*TASK STATEMENT*. Reproduce the records exactly, beginning with their first line and ending with the line that contains "logic [1:0][INSTR_W-1:0] slot;", and output nothing more.

*RECORDS SUPPLIED*.
--- src/logic/memsys_pkg.sv ---
`default_nettype none

package memsys_pkg;

	// Byte address and data widths
	localparam int unsigned ADDR_W  = 32;
	localparam int unsigned LINE_W  = 64;
	localparam int unsigned INSTR_W = 32;

	// One memory word is exactly one fetch line
	localparam int unsigned       LINE_OFS_W = $clog2(LINE_W / 8);
	localparam logic [ADDR_W-1:0] LINE_BYTES = ADDR_W'(LINE_W / 8);

	localparam logic [ADDR_W-1:0] BOOT_PC = 32'h0000_1000;

	// Load/store queue sizing
	localparam int unsigned          LSQ_DEPTH = 2;
	localparam int unsigned          LSQ_PTR_W = $clog2(LSQ_DEPTH);
	localparam logic [LSQ_PTR_W:0]   LSQ_FULL  = (LSQ_PTR_W + 1)'(LSQ_DEPTH);

	// Who issued a request, echoed back on its answer
	typedef enum logic {
		SRC_FETCH = 1'b0,
		SRC_LSQ   = 1'b1
	} src_id_e;

	typedef enum logic {
		LS_LOAD  = 1'b0,
		LS_STORE = 1'b1
	} ls_op_e;

	// Fetch sees two instruction slots, the load/store side sees one doubleword
	// slot[0] holds the lower address
	typedef union packed {
		logic [1:0][INSTR_W-1:0] slot;
		logic [LINE_W-1:0]       dword;
	} mem_word_u;

	// Clears the byte offset inside a line
	function automatic logic [ADDR_W-1:0] line_base(input logic [ADDR_W-1:0] addr);
		return {addr[ADDR_W-1:LINE_OFS_W], {LINE_OFS_W{1'b0}}};
	endfunction

endpackage

`default_nettype wire

--- src/logic/mem_client_if.sv ---
`default_nettype none

interface mem_client_if;

	// Request side, one transfer per valid and ready cycle
	logic                          req_valid;
	logic                          req_ready;
	logic                          req_we;
	logic [memsys_pkg::ADDR_W-1:0] req_addr;
	logic [memsys_pkg::LINE_W-1:0] req_wdata;

	// Answer side, single-cycle pulse with no back-pressure
	logic                          ans_valid;
	memsys_pkg::mem_word_u         ans_data;

	modport client (
		output req_valid, req_we, req_addr, req_wdata,
		input  req_ready, ans_valid, ans_data
	);

	modport arbiter (
		input  req_valid, req_we, req_addr, req_wdata,
		output req_ready, ans_valid, ans_data
	);

endinterface

`default_nettype wire

--- src/logic/datapath_memory.sv ---
`default_nettype none

module datapath_memory (
	input  wire logic                          clk_i,
	input  wire logic                          rst_n_i,

	// Fetch side
	input  wire logic                          redirect_i,
	input  wire logic [memsys_pkg::ADDR_W-1:0] redirect_pc_i,
	input  wire logic                          instr_ready_i,
	output logic                               instr_valid_o,
	output logic [memsys_pkg::INSTR_W-1:0]     instr_o,
	output logic [memsys_pkg::ADDR_W-1:0]      instr_pc_o,

	// Load/store side
	input  wire logic                          ls_valid_i,
	input  wire memsys_pkg::ls_op_e            ls_op_i,
	input  wire logic [memsys_pkg::ADDR_W-1:0] ls_addr_i,
	input  wire logic [memsys_pkg::LINE_W-1:0] ls_wdata_i,
	output logic                               ls_ready_o,
	output logic                               ls_ans_valid_o,
	output logic [memsys_pkg::LINE_W-1:0]      ls_rdata_o,

	// External memory with tagged answers
	output logic                               mem_req_valid_o,
	input  wire logic                          mem_req_ready_i,
	output logic                               mem_req_we_o,
	output logic [memsys_pkg::ADDR_W-1:0]      mem_req_addr_o,
	output logic [memsys_pkg::LINE_W-1:0]      mem_req_wdata_o,
	output memsys_pkg::src_id_e                mem_req_src_o,
	input  wire logic                          mem_ans_valid_i,
	input  wire memsys_pkg::src_id_e           mem_ans_src_i,
	input  wire logic [memsys_pkg::LINE_W-1:0] mem_ans_data_i
);

	mem_client_if fetch_if ();
	mem_client_if lsq_if ();

	fetch_unit i_fetch_unit (
		.clk_i         (clk_i),
		.rst_n_i       (rst_n_i),
		.redirect_i    (redirect_i),
		.redirect_pc_i (redirect_pc_i),
		.instr_ready_i (instr_ready_i),
		.instr_valid_o (instr_valid_o),
		.instr_o       (instr_o),
		.instr_pc_o    (instr_pc_o),
		.mem           (fetch_if.client)
	);

	lsq_unit i_lsq_unit (
		.clk_i          (clk_i),
		.rst_n_i        (rst_n_i),
		.ls_valid_i     (ls_valid_i),
		.ls_op_i        (ls_op_i),
		.ls_addr_i      (ls_addr_i),
		.ls_wdata_i     (ls_wdata_i),
		.ls_ready_o     (ls_ready_o),
		.ls_ans_valid_o (ls_ans_valid_o),
		.ls_rdata_o     (ls_rdata_o),
		.mem            (lsq_if.client)
	);

	mem_arbiter i_mem_arbiter (
		.clk_i           (clk_i),
		.rst_n_i         (rst_n_i),
		.fetch           (fetch_if.arbiter),
		.lsq             (lsq_if.arbiter),
		.mem_req_valid_o (mem_req_valid_o),
		.mem_req_ready_i (mem_req_ready_i),
		.mem_req_we_o    (mem_req_we_o),
		.mem_req_addr_o  (mem_req_addr_o),
		.mem_req_wdata_o (mem_req_wdata_o),
		.mem_req_src_o   (mem_req_src_o),
		.mem_ans_valid_i (mem_ans_valid_i),
		.mem_ans_src_i   (mem_ans_src_i),
		.mem_ans_data_i  (mem_ans_data_i)
	);

endmodule

`default_nettype wire

--- src/logic/fetch_unit.sv ---
`default_nettype none

module fetch_unit (
	input  wire logic                          clk_i,
	input  wire logic                          rst_n_i,
	input  wire logic                          redirect_i,
	input  wire logic [memsys_pkg::ADDR_W-1:0] redirect_pc_i,
	input  wire logic                          instr_ready_i,
	output logic                               instr_valid_o,
	output logic [memsys_pkg::INSTR_W-1:0]     instr_o,
	output logic [memsys_pkg::ADDR_W-1:0]      instr_pc_o,
	mem_client_if.client                       mem
);

	// pc is kept as a line address plus a slot index
	logic [memsys_pkg::ADDR_W-1:0] line_pc_q, line_pc_d;
	logic                          slot_q, slot_d;
	memsys_pkg::mem_word_u         line_q, line_d;
	logic                          line_valid_q, line_valid_d;
	logic                          req_valid_q, req_valid_d;
	logic [memsys_pkg::ADDR_W-1:0] req_addr_q, req_addr_d;
	logic                          wait_q, wait_d;
	logic                          drop_q, drop_d;

	always_comb begin
		line_pc_d    = line_pc_q;
		slot_d       = slot_q;
		line_d       = line_q;
		line_valid_d = line_valid_q;
		req_valid_d  = req_valid_q;
		req_addr_d   = req_addr_q;
		wait_d       = wait_q;
		drop_d       = drop_q;

		if (req_valid_q && mem.req_ready) begin
			req_valid_d = 1'b0;
			wait_d      = 1'b1;
		end

		// A stale answer only frees the outstanding request
		if (mem.ans_valid) begin
			wait_d = 1'b0;
			drop_d = 1'b0;
			if (!drop_q) begin
				line_d       = mem.ans_data;
				line_valid_d = 1'b1;
			end
		end

		if (line_valid_q && instr_ready_i) begin
			if (slot_q) begin
				line_valid_d = 1'b0;
				slot_d       = 1'b0;
				line_pc_d    = line_pc_q + memsys_pkg::LINE_BYTES;
			end else begin
				slot_d = 1'b1;
			end
		end

		// Whatever is still outstanding after this cycle belongs to the old path
		if (redirect_i) begin
			line_valid_d = 1'b0;
			line_pc_d    = memsys_pkg::line_base(redirect_pc_i);
			slot_d       = redirect_pc_i[memsys_pkg::LINE_OFS_W-1];
			drop_d       = req_valid_d || wait_d;
		end

		// Fetch the line holding the pc once nothing is pending
		if (!req_valid_d && !wait_d && !line_valid_d) begin
			req_valid_d = 1'b1;
			req_addr_d  = line_pc_d;
		end
	end

	always_ff @(posedge clk_i) begin
		if (!rst_n_i) begin
			line_pc_q    <= memsys_pkg::line_base(memsys_pkg::BOOT_PC);
			slot_q       <= memsys_pkg::BOOT_PC[memsys_pkg::LINE_OFS_W-1];
			line_valid_q <= 1'b0;
			req_valid_q  <= 1'b0;
			wait_q       <= 1'b0;
			drop_q       <= 1'b0;
		end else begin
			line_pc_q    <= line_pc_d;
			slot_q       <= slot_d;
			line_valid_q <= line_valid_d;
			req_valid_q  <= req_valid_d;
			wait_q       <= wait_d;
			drop_q       <= drop_d;
		end
	end

	always_ff @(posedge clk_i) begin
		line_q     <= line_d;
		req_addr_q <= req_addr_d;
	end

	// Fetch only reads
	assign mem.req_valid = req_valid_q;
	assign mem.req_we    = 1'b0;
	assign mem.req_addr  = req_addr_q;
	assign mem.req_wdata = '0;

	assign instr_valid_o = line_valid_q;
	assign instr_o       = line_q.slot[slot_q];
	assign instr_pc_o    = {line_pc_q[memsys_pkg::ADDR_W-1:memsys_pkg::LINE_OFS_W], slot_q, 2'b00};

endmodule

`default_nettype wire

--- src/logic/lsq_unit.sv ---
`default_nettype none

module lsq_unit (
	input  wire logic                          clk_i,
	input  wire logic                          rst_n_i,
	input  wire logic                          ls_valid_i,
	input  wire memsys_pkg::ls_op_e            ls_op_i,
	input  wire logic [memsys_pkg::ADDR_W-1:0] ls_addr_i,
	input  wire logic [memsys_pkg::LINE_W-1:0] ls_wdata_i,
	output logic                               ls_ready_o,
	output logic                               ls_ans_valid_o,
	output logic [memsys_pkg::LINE_W-1:0]      ls_rdata_o,
	mem_client_if.client                       mem
);

	// Queue storage
	memsys_pkg::ls_op_e            op_q   [memsys_pkg::LSQ_DEPTH];
	logic [memsys_pkg::ADDR_W-1:0] addr_q [memsys_pkg::LSQ_DEPTH];
	logic [memsys_pkg::LINE_W-1:0] data_q [memsys_pkg::LSQ_DEPTH];

	logic [memsys_pkg::LSQ_PTR_W-1:0] wr_ptr_q;
	logic [memsys_pkg::LSQ_PTR_W-1:0] rd_ptr_q;
	logic [memsys_pkg::LSQ_PTR_W:0]   count_q;
	logic                             inflight_q;
	logic                             push;
	logic                             pop;
	logic                             head_load;

	assign ls_ready_o = (count_q != memsys_pkg::LSQ_FULL);
	assign push       = ls_valid_i && ls_ready_o;

	// Only the head is ever in flight, so any answer retires it
	assign pop        = mem.ans_valid;
	assign head_load  = (op_q[rd_ptr_q] == memsys_pkg::LS_LOAD);

	always_ff @(posedge clk_i) begin
		if (push) begin
			op_q[wr_ptr_q]   <= ls_op_i;
			addr_q[wr_ptr_q] <= ls_addr_i;
			data_q[wr_ptr_q] <= ls_wdata_i;
		end
	end

	always_ff @(posedge clk_i) begin
		if (!rst_n_i) begin
			wr_ptr_q       <= '0;
			rd_ptr_q       <= '0;
			count_q        <= '0;
			inflight_q     <= 1'b0;
			ls_ans_valid_o <= 1'b0;
		end else begin
			if (push) begin
				wr_ptr_q <= wr_ptr_q + 1'b1;
			end
			if (pop) begin
				rd_ptr_q <= rd_ptr_q + 1'b1;
			end

			if (push && !pop) begin
				count_q <= count_q + 1'b1;
			end else if (pop && !push) begin
				count_q <= count_q - 1'b1;
			end

			if (mem.req_valid && mem.req_ready) begin
				inflight_q <= 1'b1;
			end else if (pop) begin
				inflight_q <= 1'b0;
			end

			// stores retire without telling anyone
			ls_ans_valid_o <= pop && head_load;
		end
	end

	always_ff @(posedge clk_i) begin
		if (pop) begin
			ls_rdata_o <= mem.ans_data.dword;
		end
	end

	// Head goes out as a doubleword request
	assign mem.req_valid = (count_q != '0) && !inflight_q;
	assign mem.req_we    = (op_q[rd_ptr_q] == memsys_pkg::LS_STORE);
	assign mem.req_addr  = memsys_pkg::line_base(addr_q[rd_ptr_q]);
	assign mem.req_wdata = data_q[rd_ptr_q];

endmodule

`default_nettype wire

--- src/logic/mem_arbiter.sv ---
`default_nettype none

module mem_arbiter (
	input  wire logic                          clk_i,
	input  wire logic                          rst_n_i,
	mem_client_if.arbiter                      fetch,
	mem_client_if.arbiter                      lsq,
	output logic                               mem_req_valid_o,
	input  wire logic                          mem_req_ready_i,
	output logic                               mem_req_we_o,
	output logic [memsys_pkg::ADDR_W-1:0]      mem_req_addr_o,
	output logic [memsys_pkg::LINE_W-1:0]      mem_req_wdata_o,
	output memsys_pkg::src_id_e                mem_req_src_o,
	input  wire logic                          mem_ans_valid_i,
	input  wire memsys_pkg::src_id_e           mem_ans_src_i,
	input  wire logic [memsys_pkg::LINE_W-1:0] mem_ans_data_i
);

	memsys_pkg::src_id_e last_q;
	memsys_pkg::src_id_e lock_src_q;
	logic                lock_q;
	memsys_pkg::src_id_e gnt;

	// Round robin, except a stalled grant keeps its slot
	always_comb begin
		if (lock_q) begin
			gnt = lock_src_q;
		end else if (fetch.req_valid && lsq.req_valid) begin
			gnt = (last_q == memsys_pkg::SRC_FETCH) ? memsys_pkg::SRC_LSQ : memsys_pkg::SRC_FETCH;
		end else if (lsq.req_valid) begin
			gnt = memsys_pkg::SRC_LSQ;
		end else begin
			gnt = memsys_pkg::SRC_FETCH;
		end
	end

	always_ff @(posedge clk_i) begin
		if (!rst_n_i) begin
			last_q     <= memsys_pkg::SRC_LSQ;
			lock_src_q <= memsys_pkg::SRC_FETCH;
			lock_q     <= 1'b0;
		end else begin
			if (mem_req_valid_o && mem_req_ready_i) begin
				last_q <= gnt;
			end
			lock_q     <= mem_req_valid_o && !mem_req_ready_i;
			lock_src_q <= gnt;
		end
	end

	// Request mux onto the single port
	assign mem_req_valid_o = (gnt == memsys_pkg::SRC_FETCH) ? fetch.req_valid : lsq.req_valid;
	assign mem_req_we_o    = (gnt == memsys_pkg::SRC_FETCH) ? fetch.req_we : lsq.req_we;
	assign mem_req_addr_o  = (gnt == memsys_pkg::SRC_FETCH) ? fetch.req_addr : lsq.req_addr;
	assign mem_req_wdata_o = (gnt == memsys_pkg::SRC_FETCH) ? fetch.req_wdata : lsq.req_wdata;
	assign mem_req_src_o   = gnt;

	assign fetch.req_ready = mem_req_ready_i && (gnt == memsys_pkg::SRC_FETCH);
	assign lsq.req_ready   = mem_req_ready_i && (gnt == memsys_pkg::SRC_LSQ);

	// Answers go back by their tag
	assign fetch.ans_valid = mem_ans_valid_i && (mem_ans_src_i == memsys_pkg::SRC_FETCH);
	assign lsq.ans_valid   = mem_ans_valid_i && (mem_ans_src_i == memsys_pkg::SRC_LSQ);
	assign fetch.ans_data  = mem_ans_data_i;
	assign lsq.ans_data    = mem_ans_data_i;

endmodule

`default_nettype wire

*ANSWER BOX*.
--- src/logic/memsys_pkg.sv ---
`default_nettype none

package memsys_pkg;

	// Byte address and data widths
	localparam int unsigned ADDR_W  = 32;
	localparam int unsigned LINE_W  = 64;
	localparam int unsigned INSTR_W = 32;

	// One memory word is exactly one fetch line
	localparam int unsigned       LINE_OFS_W = $clog2(LINE_W / 8);
	localparam logic [ADDR_W-1:0] LINE_BYTES = ADDR_W'(LINE_W / 8);

	localparam logic [ADDR_W-1:0] BOOT_PC = 32'h0000_1000;

	// Load/store queue sizing
	localparam int unsigned          LSQ_DEPTH = 2;
	localparam int unsigned          LSQ_PTR_W = $clog2(LSQ_DEPTH);
	localparam logic [LSQ_PTR_W:0]   LSQ_FULL  = (LSQ_PTR_W + 1)'(LSQ_DEPTH);

	// Who issued a request, echoed back on its answer
	typedef enum logic {
		SRC_FETCH = 1'b0,
		SRC_LSQ   = 1'b1
	} src_id_e;

	typedef enum logic {
		LS_LOAD  = 1'b0,
		LS_STORE = 1'b1
	} ls_op_e;

	// Fetch sees two instruction slots, the load/store side sees one doubleword
	// slot[0] holds the lower address
	typedef union packed {
		logic [1:0][INSTR_W-1:0] slot;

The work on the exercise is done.